Peter Chan* discovered red paint had been splashed outside his home in March after debt collectors tried to get money back from his domestic helper, who has worked for his family for seven years.

Chan, in his 30s, said the incident had frightened his child and those of his neighbours.

“I worry that my child will get scared when the debt collector comes after my worker,” he said.

Chan said his helper owed in total around HK$120,000 to a few companies, and that he had paid off HK$6,000 of the debt.

Chan said the family still needed the helper as he was a working parent. But he added that he would not renew the helper’s contract when it expired in September.

Lam, of the coalition, urged the government to regulate overseas loan companies and step up education efforts. She also noted that some migrant workers borrowed money from multiple financial companies.
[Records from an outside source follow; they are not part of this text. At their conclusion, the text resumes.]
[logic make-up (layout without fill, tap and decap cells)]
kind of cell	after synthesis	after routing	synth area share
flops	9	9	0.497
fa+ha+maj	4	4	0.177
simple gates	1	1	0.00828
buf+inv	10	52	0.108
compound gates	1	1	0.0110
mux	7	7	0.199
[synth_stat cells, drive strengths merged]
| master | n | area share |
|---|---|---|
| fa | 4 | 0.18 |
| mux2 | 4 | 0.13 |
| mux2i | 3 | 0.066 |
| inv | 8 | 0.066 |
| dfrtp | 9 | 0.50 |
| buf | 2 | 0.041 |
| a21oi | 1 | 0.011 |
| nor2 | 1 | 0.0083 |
Lam urged the government to set up debt limits similar to the practice in Singapore, which only allows foreigners to borrow a maximum of S$500 (US$370).

Domestic workers with a six-month or above contract should be able to borrow at most a sum equivalent to two months of their salary, she said. Their minimum monthly salary stands at HK$4,730.

“This measure will not prohibit them from borrowing money but it can ensure that they can borrow only when they can repay it,” she said.

Lawmaker Edward Leung Hei warned debt collectors to behave, noting the government could consider rolling out licensing requirements and threaten their survival.

He also urged the government to consider requiring debt companies to share applicants’ information to check whether they could handle the debt.

Domestic helpers enjoy a day off in Central. Photo: Xiaomei Chen

Leung said he had been in touch with government representatives, who agreed there was room to improve the situation of migrant workers applying for loans from multiple companies.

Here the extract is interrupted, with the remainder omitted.